The rocket launchers on Tachna's back erupted in streaking contrails and a second later punched into the roof. Rippling explosions detonated a heartbeat later blasting the interior of the building. An instant blizzard of falling masonry and beams toppled upon the fighting warriors, inundating them in a storm of debris. Orkamemnon saw the chandelier coming down, its sharpened edges coming right at him. He threw Tachna aside as he dove away, raising his arms to protect his head in a reflex even Orks could not deny.

Crashing echoes thundered in his ears and his back was battered as bricks and beams hammered at him. The weight piling on him doubled, then doubled again, then again, threatening to crush even his enormous bulk. Orkamemnon could do nothing but shelter his head and try to breathe through the rock dust and plaster coating his larynx. Light disappeared, crashes echoed and he was buried in the detritus. Finally the booming crashes ceased and he dared to move. The weight piled upon him was immense, his position bad, but the ebbing strength of Waaagh energy was undeniable. Orkamemnon pushed himself upright, shifting more debris than a bulldozer could, his raw strength impossible to resist. He broke the surface, showering chips of plater and dust off in a cascade of grey, only to find the building had been gutted. The interior of the house was a hollow ruin, devoid of internal flooring, the roof supported only by its exterior walls. Like a rotten tooth it stood, a circle of apparent health encompassing a black void. Orkamemnon didn't care about that though, what concerned him was the Smoke Jaguars had vanished.

"Where iz dat sneaky git?!" he bellowed.

Echoing groans were his answer and he yelled, "I said where dey go?!"

A shuffle of debris revealed Sorkrates emerging, he'd survived by wedging himself in a corner and planting his shield at an angle, "I'z getting tired 'a buildings being dropped on me 'ead!"

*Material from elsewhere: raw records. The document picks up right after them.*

This is an optimization exercise on Yosys and OpenROAD, whose aim is small area and a short achievable clock period, not a production implementation.
Only simulation tests tie the RTL to the original design; equivalence was not proved.
No activity file was given, so power comes from the tool's default toggle rates.

==> flow/design.v (excerpt) <==
module regfile_sb
#(
  parameter int unsigned XLEN  = XLEN_DEFAULT,
  parameter int unsigned NREGS = NREGS_DEFAULT,
  parameter int unsigned AW    = $clog2(NREGS)
) (
  input  logic            clk,
  input  logic            reset,
  input  logic [AW-1:0]   rg_rd_addr1,
  input  logic [AW-1:0]   rg_rd_addr2,
  output logic [XLEN-1:0] rg_rd_data1,
  output logic [XLEN-1:0] rg_rd_data2,
  output logic            rg_rd_rdy1,
  output logic            rg_rd_rdy2,
  input  logic            issue_en,
  input  logic [AW-1:0]   issue_addr,
  output logic            issue_ok,
  input  logic            rg_wrt_en,
  input  logic [AW-1:0]   rg_wrt_addr,
  input  logic [XLEN-1:0] rg_wrt_data,
  input  logic            flush,
  output logic            wb_unexp
);
==> flow/config.mk <==
export PLATFORM = sky130hd
export DESIGN_NAME = regfile_sb
export DESIGN_NICKNAME = regfile_sb
export VERILOG_FILES = /design/flow/design.v
export SDC_FILE = /design/flow/constraint.sdc
export NUM_CORES = 4
export LEC_CHECK = 0
export CAP_MARGIN = 20
export CORE_MARGIN = 2
export CORE_UTILIZATION = 65
export CTS_BUF_LIST = sky130_fd_sc_hd__clkbuf_4
export CTS_CLUSTER_DIAMETER = 40
export CTS_CLUSTER_SIZE = 8
export SETUP_SLACK_MARGIN = 1.7
export SLEW_MARGIN = 20
export SYNTH_HIERARCHICAL = 1
export SYNTH_MINIMUM_KEEP_SIZE = 0
==> flow/constraint.sdc <==
create_clock -name core_clock -period 6.5 [get_ports {clk}]
set_input_delay 1.3000 -clock core_clock [delete_from_list [all_inputs] [get_ports {clk}]]
set_output_delay 1.3000 -clock core_clock [all_outputs]
set_load 0.01 [all_outputs]
standard.sh (not shown) runs the stock make flow with config.mk's settings and CLKGATE_MAP_FILE= SYNTH_SCRIPT=/design/flow/synth_recipe.tcl, a recipe that flattens the netlist after the stock synthesis.
==> flow/flow/run.sh <==
#!/bin/bash
# Layout flow: the standard ORFS flow (standard.sh) from synthesis to the
# final layout, with one change: the port buffers that placement inserts on
# every input and output are buf_2 cells instead of the resizer's default pick
# (clkdlybuf4s50_1, a delay cell). The full make output goes to flow.log here;
# ORFS writes each step's log under orfs/logs.
set -euo pipefail
bash standard.sh "BUFFER_PORTS_ARGS=-buffer_cell sky130_fd_sc_hd__buf_2" finish > flow.log 2>&1
The first run passed the timing, DRC and antenna checks.
What follows belongs to an exercise in optimizing a design on an open flow for small area, a short achievable clock period and few clock cycles per item; a production flow would make more cautious choices.
The RTL was checked by simulation tests, not by an equivalence proof against the original design.
No activity file was given, so power comes from the tool's default toggle rates.

## the reference run
// vt_lru_page_cache
module vt_lru_page_cache #(
    parameter int MAX_SLOTS  = vtlru_pkg::MAX_SLOTS_DEF,
    parameter int COORD_BITS = vtlru_pkg::COORD_BITS_DEF
) (
    input  logic                          aclk,
    input  logic                          aresetn,
    input  logic                          cfg_wr_en,
    input  logic [vtlru_pkg::SIDE_W-1:0]  cfg_wr_data,
    input  logic                          s_valid,
    output logic                          s_ready,
    input  logic                          s_operation,
    input  logic [COORD_BITS-1:0]         s_page_x,
    input  logic [COORD_BITS-1:0]         s_page_y,
    input  logic [vtlru_pkg::MIP_W-1:0]   s_page_mip,
    output logic                          m_valid,
    input  logic                          m_ready,
    output logic                          m_was_resident,
    output logic                          m_loaded,
    output logic [vtlru_pkg::SLOT_W-1:0]  m_slot_col,
    output logic [vtlru_pkg::SLOT_W-1:0]  m_slot_row,
    output logic                          m_evicted,
    output logic [COORD_BITS-1:0]         m_victim_x,
    output logic [COORD_BITS-1:0]         m_victim_y,
    output logic [vtlru_pkg::MIP_W-1:0]   m_victim_mip
);
For scale: roughly 6200 cells after synthesis, ~87000 um^2 of cells after synthesis.
clock: 8.0 ns
lec_check: 0
cap_margin: 20
core_margin: 2
core_utilization: 40
cts_cluster_diameter: 100
cts_cluster_size: 20
setup_slack_margin: 5.0
slew_margin: 20
tns_end_percent: 5
run.sh (not shown) runs the stock make flow with config.mk's settings and CLKGATE_MAP_FILE= SYNTH_SCRIPT=/design/flow/synth_recipe.tcl, a recipe that flattens the netlist after the stock synthesis.
Testbench counts of the reference run, summed over its fixed seeds: cycles 12,018, requests 12,000.
What follows belongs to an exercise in optimizing a design on an open flow for small area, a short achievable clock period and few clock cycles per item; a production flow would make more cautious choices. RTL that was checked went through simulation tests only; none was proved equivalent to the original.

==> 04-28 <==
// subbytes_stream
module subbytes_stream
#(
   parameter int LANES      = 16,
   parameter int CNT_W      = 32
) (
   input  logic                    clk,
   input  logic                    rst,
   input  logic                    in_valid,
   output logic                    in_ready,
   input  logic [aes_pkg::BYTE_W*LANES-1:0] in_data,
   input  logic                    in_inv,
   input  logic                    in_last,
   output logic                    out_valid,
   input  logic                    out_ready,
   output logic [aes_pkg::BYTE_W*LANES-1:0] out_data,
   output logic                    out_last,
   output logic [CNT_W-1:0]        beat_count
);
   localparam int W1 = 12;
   localparam int W2 = 8;
   logic [W1*LANES-1:0] s1_d, s1_q;
   logic [W2*LANES-1:0] s2_d, s2_q;
   logic [2:1] inv_q, last_q, valid_q;
   logic load, in_fire;
   logic [CNT_W-1:0] cnt_q, cnt_d;
   genvar gi;
   for (gi = 0; gi < LANES; gi++) begin : g_lane
      sbox_st0 u_st0 (.si(in_data[aes_pkg::BYTE_W*gi +: aes_pkg::BYTE_W]), .inv(in_inv), .so(s1_d[W1*gi +: W1]));
      sbox_st1 u_st1 (.si(s1_q[W1*gi +: W1]), .inv(inv_q[1]), .so(s2_d[W2*gi +: W2]));
      sbox_st2 u_st2 (.si(s2_q[W2*gi +: W2]), .inv(inv_q[2]), .so(out_data[aes_pkg::BYTE_W*gi +: aes_pkg::BYTE_W]));
   end
   assign load      = ~valid_q[2] | out_ready;
   assign in_ready  = load;
   assign in_fire   = in_valid & load;
   assign out_valid = valid_q[2];
   assign out_last  = last_q[2];
   beat_count_next #(.W(CNT_W)) u_cnt (.q(cnt_q), .inc(in_fire), .d(cnt_d));
   assign beat_count = cnt_q;
   always_ff @(posedge clk or posedge rst) begin
      if (rst) begin
         valid_q <= '0;
         cnt_q   <= '0;
      end else begin
         if (load) valid_q <= {valid_q[2-1:1], in_valid};
         cnt_q <= cnt_d;
      end
   end
   always_ff @(posedge clk) begin
      if (load) begin
         s1_q <= s1_d;
         inv_q[1] <= in_inv;
         last_q[1] <= in_last;
  ...
==> flow/config.mk <==
export PLATFORM = sky130hd
export DESIGN_NAME = subbytes_stream
export DESIGN_NICKNAME = subbytes_stream
export VERILOG_FILES = /design/flow/design.v
export SDC_FILE = /design/flow/constraint.sdc
export NUM_CORES = 8
export LEC_CHECK = 0
export CAP_MARGIN = 20
export CORE_MARGIN = 2
export CORE_UTILIZATION = 55
export CTS_BUF_LIST = sky130_fd_sc_hd__clkbuf_4 sky130_fd_sc_hd__clkbuf_8
export CTS_CLUSTER_DIAMETER = 80
export CTS_CLUSTER_SIZE = 20
export PLACE_DENSITY = 0.7
export SETUP_SLACK_MARGIN = 2.3
export SLEW_MARGIN = 20
export SYNTH_HIERARCHICAL = 1
export SYNTH_MINIMUM_KEEP_SIZE = 0
==> flow/constraint.sdc <==
create_clock -name core_clock -period 5.5 [get_ports {clk}]
set_input_delay 1.1000 -clock core_clock [delete_from_list [all_inputs] [get_ports {clk}]]
set_output_delay 1.1000 -clock core_clock [all_outputs]
set_load 0.01 [all_outputs]
standard.sh (not shown) runs the stock make flow with config.mk's settings and CLKGATE_MAP_FILE= SYNTH_SCRIPT=/design/flow/synth_recipe.tcl, a recipe that flattens the netlist after the stock synthesis.
==> flow/flow/run.sh <==
#!/bin/bash
# The standard layout (standard.sh), except that the port buffers that
# buffer_ports inserts are sky130_fd_sc_hd__buf_2 cells instead of its default pick.
set -euo pipefail
export BUFFER_PORTS_ARGS="-buffer_cell sky130_fd_sc_hd__buf_2"
bash standard.sh > standard_make.log 2>&1
==> inputs of 11-11, as changes to 04-28 <==
Settings changed: ABC_CLOCK_PERIOD_IN_PS from default to 100000, CORE_UTILIZATION 55 to 45, CTS_CLUSTER_DIAMETER 80 to default, CTS_CLUSTER_SIZE 20 to default, PLACE_DENSITY 0.7 to 0.6.
==> inputs of 01-25, as changes to 04-28 <==
Settings changed: CORE_UTILIZATION 55 to 45, CTS_CLUSTER_DIAMETER 80 to default, CTS_CLUSTER_SIZE 20 to default, PLACE_DENSITY 0.7 to 0.6, TNS_END_PERCENT from default to 50.
==> inputs of 01-10, as changes to 04-28 <==
--- a/flow/design.v
+++ b/flow/design.v
@@ -1,20 +1,21 @@
 package aes_pkg;
    localparam int BYTE_W = 8;
    typedef logic [BYTE_W-1:0] lane_t;
 endpackage
-module sb_c_a21oi (input logic a1, a2, b1, output logic y); assign y = ~((a1 & a2) | b1); endmodule
-module sb_c_a311o (input logic a1, a2, a3, b1, c1, output logic y); assign y = (a1 & a2 & a3) | b1 | c1; endmodule
-module sb_c_and3 (input logic a, b, c, output logic y); assign y = a & b & c; endmodule
-module sb_c_inv (input logic a, output logic y); assign y = ~a; endmodule
-module sb_c_nor2 (input logic a, b, output logic y); assign y = ~(a | b); endmodule
-module sb_c_o21ai (input logic a1, a2, b1, output logic y); assign y = ~((a1 | a2) & b1); endmodule
-module sb_c_o2bb2ai (input logic a1_n, a2_n, b1, b2, output logic y); assign y = ~((~a1_n | ~a2_n) & (b1 | b2)); endmodule
-module sb_c_o32a (input logic a1, a2, a3, b1, b2, output logic y); assign y = (a1 | a2 | a3) & (b1 | b2); endmodule
-module sb_c_xnor2 (input logic a, b, output logic y); assign y = ~(a ^ b); endmodule
+module sb_gf16inv_0 (input logic [3:0] d, output logic [3:0] y);
+   localparam logic [15:0] T0 = 16'h54cd;
+   localparam logic [15:0] T1 = 16'h8d9c;
+   localparam logic [15:0] T2 = 16'h3f09;
+   localparam logic [15:0] T3 = 16'hf506;
+   assign y[0] = T0[d];
+   assign y[1] = T1[d];
+   assign y[2] = T2[d];
+   assign y[3] = T3[d];
+endmodule
 module sb_xor2 (input logic a, b, output logic y); assign y = a ^ b; endmodule
 module sb_xnor2 (input logic a, b, output logic y); assign y = ~(a ^ b); endmodule
 module sb_nand2 (input logic a, b, output logic y); assign y = ~(a & b); endmodule
 module sb_nor2 (input logic a, b, output logic y); assign y = ~(a | b); endmodule
 module sb_nand2b (input logic an, b, output logic y); assign y = ~(~an & b); endmodule
 module sb_nor2b (input logic a, bn, output logic y); assign y = ~(a | ~bn); endmodule
 module sb_mux2i (input logic s, a0, a1, output logic y); assign y = ~(s ? a1 : a0); endmodule
@@ -140,17 +141,17 @@
    sb_nand2 g57 (.a(so[7]), .b(T27), .y(M12));
    sb_xnor2 g58 (.a(M12), .b(M11), .y(M13));
    sb_nand2 g59 (.a(T2), .b(so[3]), .y(M14));
    sb_xnor2 g60 (.a(M14), .b(M11), .y(M15));
    sb_xor2 g61 (.a(M3), .b(M2), .y(M16));
    sb_xnor2 g62 (.a(M5), .b(T24), .y(M17));
    sb_xnor2 g63 (.a(M8), .b(M7), .y(M18));
-   sb_xor2 g64 (.a(M16), .b(M13), .y(so[8]));
+   sb_xnor2 g64 (.a(M16), .b(M13), .y(so[8]));
    sb_xnor2 g65 (.a(M17), .b(M15), .y(so[9]));
-   sb_xnor2 g66 (.a(M18), .b(M13), .y(so[10]));
+   sb_xor2 g66 (.a(M18), .b(M13), .y(so[10]));
    sb_xnor2 g67 (.a(M6), .b(M11), .y(n23));
    sb_xor2 g68 (.a(n23), .b(M9), .y(n24));
    sb_xor2 g69 (.a(M14), .b(T25), .y(n25));
    sb_xnor2 g70 (.a(n24), .b(n25), .y(so[11]));
 endmodule
 module sbox_st1 (input logic [11:0] si, input logic inv, output logic [7:0] so);
    logic n10078;
@@ -164,25 +165,14 @@
    logic n10086;
    logic n10087;
    logic n10088;
    logic M37;
    logic M38;
    logic M39;
    logic M40;
-   logic g11_w8;
-   logic g11_w9;
-   logic g11_w10;
-   logic g11_w11;
-   logic g11_w12;
-   logic g11_w13;
-   logic g11_w14;
-   logic g11_w15;
-   logic g11_w16;
-   logic g11_w17;
-   logic g11_w18;
    logic M41;
    logic M42;
    logic M43;
    logic M44;
    logic M45;
    logic M46;
    logic M47;
@@ -237,29 +227,15 @@
    sb_xnor2 g4 (.a(si[1]), .b(n10078), .y(n10082));
    sb_xor2 g5 (.a(si[1]), .b(si[2]), .y(n10083));
    sb_xor2 g6 (.a(si[0]), .b(si[1]), .y(n10084));
    sb_xor2 g7 (.a(si[2]), .b(si[3]), .y(n10085));
    sb_xor2 g8 (.a(si[4]), .b(si[7]), .y(n10086));
    sb_xor2 g9 (.a(n10079), .b(n10080), .y(n10087));
    sb_xor2 g10 (.a(si[5]), .b(si[6]), .y(n10088));
-   sb_c_inv g11_0 (.a(si[9]), .y(g11_w8));
-   sb_c_inv g11_1 (.a(si[11]), .y(g11_w9));
-   sb_c_o21ai g11_2 (.a1(g11_w8), .a2(si[8]), .b1(g11_w9), .y(g11_w10));
-   sb_c_a21oi g11_3 (.a1(si[8]), .a2(si[10]), .b1(si[11]), .y(g11_w11));
-   sb_c_o2bb2ai g11_4 (.a1_n(si[10]), .a2_n(g11_w10), .b1(g11_w11), .b2(si[9]), .y(M39));
-   sb_c_inv g11_5 (.a(si[10]), .y(g11_w12));
-   sb_c_nor2 g11_6 (.a(si[9]), .b(si[11]), .y(g11_w13));
-   sb_c_and3 g11_7 (.a(si[8]), .b(si[10]), .c(si[11]), .y(g11_w14));
-   sb_c_a21oi g11_8 (.a1(si[8]), .a2(g11_w12), .b1(g11_w8), .y(g11_w15));
-   sb_c_a311o g11_9 (.a1(si[8]), .a2(g11_w12), .a3(g11_w13), .b1(g11_w14), .c1(g11_w15), .y(M38));
-   sb_c_xnor2 g11_10 (.a(si[10]), .b(si[11]), .y(g11_w16));
-   sb_c_a21oi g11_11 (.a1(si[9]), .a2(g11_w9), .b1(si[8]), .y(g11_w17));
-   sb_c_a21oi g11_12 (.a1(g11_w8), .a2(g11_w16), .b1(g11_w17), .y(M37));
-   sb_c_a21oi g11_13 (.a1(g11_w8), .a2(si[8]), .b1(g11_w12), .y(g11_w18));
-   sb_c_o32a g11_14 (.a1(si[8]), .a2(g11_w12), .a3(g11_w13), .b1(g11_w18), .b2(si[11]), .y(M40));
+   sb_gf16inv_0 g11 (.d({si[11], si[10], si[9], si[8]}), .y({M40, M39, M38, M37}));
    sb_xor2 g12 (.a(M38), .b(M40), .y(M41));
    sb_xor2 g13 (.a(M37), .b(M39), .y(M42));
    sb_xor2 g14 (.a(M37), .b(M38), .y(M43));
    sb_xor2 g15 (.a(M39), .b(M40), .y(M44));
    sb_xor2 g16 (.a(M42), .b(M41), .y(M45));
    sb_nand2 g17 (.a(M44), .b(n10081), .y(M46));
    sb_nand2 g18 (.a(M40), .b(n10082), .y(M47));
@@ -276,49 +252,49 @@
    sb_nand2 g29 (.a(M43), .b(n10086), .y(M58));
    sb_nand2 g30 (.a(M38), .b(n10087), .y(M59));
    sb_nand2 g31 (.a(M37), .b(n10088), .y(M60));
    sb_nand2 g32 (.a(M42), .b(si[6]), .y(M61));
    sb_nand2 g33 (.a(M45), .b(si[7]), .y(M62));
    sb_nand2 g34 (.a(M41), .b(n10080), .y(M63));
    sb_xnor2 g35 (.a(M61), .b(M62), .y(n26));
-   sb_xnor2 g36 (.a(M55), .b(n26), .y(n27));
+   sb_xor2 g36 (.a(M55), .b(n26), .y(n27));
    sb_xnor2 g37 (.a(M50), .b(M56), .y(n28));
    sb_xor2 g38 (.a(M51), .b(M59), .y(n29));
    sb_xor2 g39 (.a(M49), .b(n28), .y(n30));
-   sb_xnor2 g40 (.a(M54), .b(M58), .y(n31));
+   sb_xor2 g40 (.a(M54), .b(M58), .y(n31));
    sb_xor2 g41 (.a(M46), .b(M48), .y(n32));
    sb_xnor2 g42 (.a(M53), .b(n31), .y(n33));
    sb_xnor2 g43 (.a(n26), .b(n29), .y(n34));
    sb_xor2 g44 (.a(M60), .b(n32), .y(n35));
-   sb_xor2 g45 (.a(M46), .b(M47), .y(n36));
-   sb_xor2 g46 (.a(M52), .b(M53), .y(n37));
+   sb_xnor2 g45 (.a(M46), .b(M47), .y(n36));
+   sb_xnor2 g46 (.a(M52), .b(M53), .y(n37));
    sb_xor2 g47 (.a(M51), .b(n28), .y(n38));
    sb_xor2 g48 (.a(M50), .b(n33), .y(n39));
-   sb_xnor2 g49 (.a(M52), .b(n35), .y(n40));
-   sb_xnor2 g50 (.a(M61), .b(M63), .y(n41));
-   sb_xnor2 g51 (.a(M49), .b(M58), .y(n42));
+   sb_xor2 g49 (.a(M52), .b(n35), .y(n40));
+   sb_xor2 g50 (.a(M61), .b(M63), .y(n41));
+   sb_xor2 g51 (.a(M49), .b(M58), .y(n42));
    sb_xnor2 g52 (.a(n26), .b(n35), .y(n43));
-   sb_xor2 g53 (.a(n32), .b(n42), .y(n44));
+   sb_xnor2 g53 (.a(n32), .b(n42), .y(n44));
    sb_xor2 g54 (.a(M56), .b(n36), .y(n45));
-   sb_xnor2 g55 (.a(n30), .b(n37), .y(n46));
-   sb_xor2 g56 (.a(M48), .b(n38), .y(n47));
-   sb_xnor2 g57 (.a(M47), .b(n47), .y(n48));
-   sb_xor2 g58 (.a(n34), .b(n39), .y(so[1]));
-   sb_xnor2 g59 (.a(n27), .b(n46), .y(so[7]));
-   sb_xnor2 g60 (.a(M57), .b(n30), .y(n51));
+   sb_xor2 g55 (.a(n30), .b(n37), .y(n46));
+   sb_xnor2 g56 (.a(M48), .b(n38), .y(n47));
+   sb_xor2 g57 (.a(M47), .b(n47), .y(n48));
+   sb_xnor2 g58 (.a(n34), .b(n39), .y(so[1]));
+   sb_xor2 g59 (.a(n27), .b(n46), .y(so[7]));
+   sb_xor2 g60 (.a(M57), .b(n30), .y(n51));
    sb_xnor2 g61 (.a(n34), .b(n44), .y(so[0]));
-   sb_xor2 g62 (.a(n33), .b(n51), .y(n53));
+   sb_xnor2 g62 (.a(n33), .b(n51), .y(n53));
    sb_xor2 g63 (.a(n37), .b(n45), .y(n54));
-   sb_xor2 g64 (.a(n30), .b(n36), .y(n55));
-   sb_xor2 g65 (.a(n27), .b(n54), .y(so[6]));
-   sb_xnor2 g66 (.a(n43), .b(n53), .y(so[2]));
+   sb_xnor2 g64 (.a(n30), .b(n36), .y(n55));
+   sb_xnor2 g65 (.a(n27), .b(n54), .y(so[6]));
+   sb_xor2 g66 (.a(n43), .b(n53), .y(so[2]));
    sb_xnor2 g67 (.a(n31), .b(n41), .y(n58));
-   sb_xor2 g68 (.a(n40), .b(n58), .y(so[5]));
-   sb_xnor2 g69 (.a(n27), .b(n48), .y(so[3]));
-   sb_xor2 g70 (.a(n27), .b(n55), .y(so[4]));
+   sb_xnor2 g68 (.a(n40), .b(n58), .y(so[5]));
+   sb_xor2 g69 (.a(n27), .b(n48), .y(so[3]));
+   sb_xnor2 g70 (.a(n27), .b(n55), .y(so[4]));
 endmodule
 module sbox_st2 (input logic [7:0] si, input logic inv, output logic [7:0] so);
    logic n62;
    logic n63;
    logic n64;
    logic n65;
    logic n66;
Settings changed: CORE_UTILIZATION 55 to 45, CTS_CLUSTER_DIAMETER 80 to default, CTS_CLUSTER_SIZE 20 to default, PLACE_DENSITY 0.7 to 0.6.
==> notes <==
Clock skew: 01-10 is lower than 04-28 (0.0065 ns).
Sequential share of layout area: 04-28 > 01-25 > 11-11 > 01-10.
The lowest cell count belongs to 04-28, the highest to 01-10.
Against 01-10, the global-route usage of 01-25 is higher by 0.18 points.
In sequential cell count, 11-11 and 04-28 do not differ.
The highest core utilization belongs to 04-28, the lowest to 01-25.
Testbench counts of 04-28, summed over its fixed seeds: cycles 4,112, items 4,096.
Testbench counts of 11-11, summed over its fixed seeds: cycles 4,112, items 4,096.
Testbench counts of 01-25, summed over its fixed seeds: cycles 4,112, items 4,096.
The RTL of 01-10 was laid out without a check of its function.

[port drivers added, routing unchanged]
No port has a modelled driver above. Below, the same layouts with a new extraction and two added sets of constraints.
Step 1 sets driving cells, clkbuf_16 on the clock port and buf_2 on the other inputs (assumed; they add their load-dependent delay and slew).
Step 2, shift: input delay + t, output delay - t, t = (earliest + latest rising clock arrival at the registers) / 2. This alone moves slack from input paths to output paths.
Slacks: no drivers / after step 1 / after step 2; pairs: no drivers / after step 1.
run | t (ns) | setup WS [ns] | worst hold slack (ns) | worst data-port slew with drivers (ns) | cell pins on the clock port's net
04-28 | 0.681 | 2.367 / 2.309 / 1.633 | 0.434 / 0.434 / 0.434 | 0.14 | 1
11-11 | 0.686 | 2.426 / 2.214 / 1.528 | 0.425 / 0.425 / 0.425 | 0.33 | 1
01-25 | 0.664 | 2.310 / 2.195 / 1.531 | 0.410 / 0.410 / 0.410 | 0.16 | 1
01-10 | 0.692 | 2.346 / 2.219 / 1.527 | 0.417 / 0.417 / 0.417 | 0.19 | 1
After both steps every run listed still meets setup and hold. The setup slack of 11-11, which loses most, moves by -0.212 ns with the drivers and by -0.898 ns with both steps.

Orkamemnon ignored his comrades' plight, "Where dat wretched grot-fondler go?!"

"Dunt see em boss, guess dey got out da same way dey got in."

Orkamemnon was incensed, "Cowardly ferrets run away from a fite! Dat's not on. I'm gonna make dem pay for dis insult! I waz gonna burn dis city to da ground anyway but now I'z gonna make it hurt! When iz get my hands on dem Smoke Jaguars I'z gonna make dere deaths slow and painful. Nobody in da history of suffering 'as suffered like da suffering I'll make dem suffer!"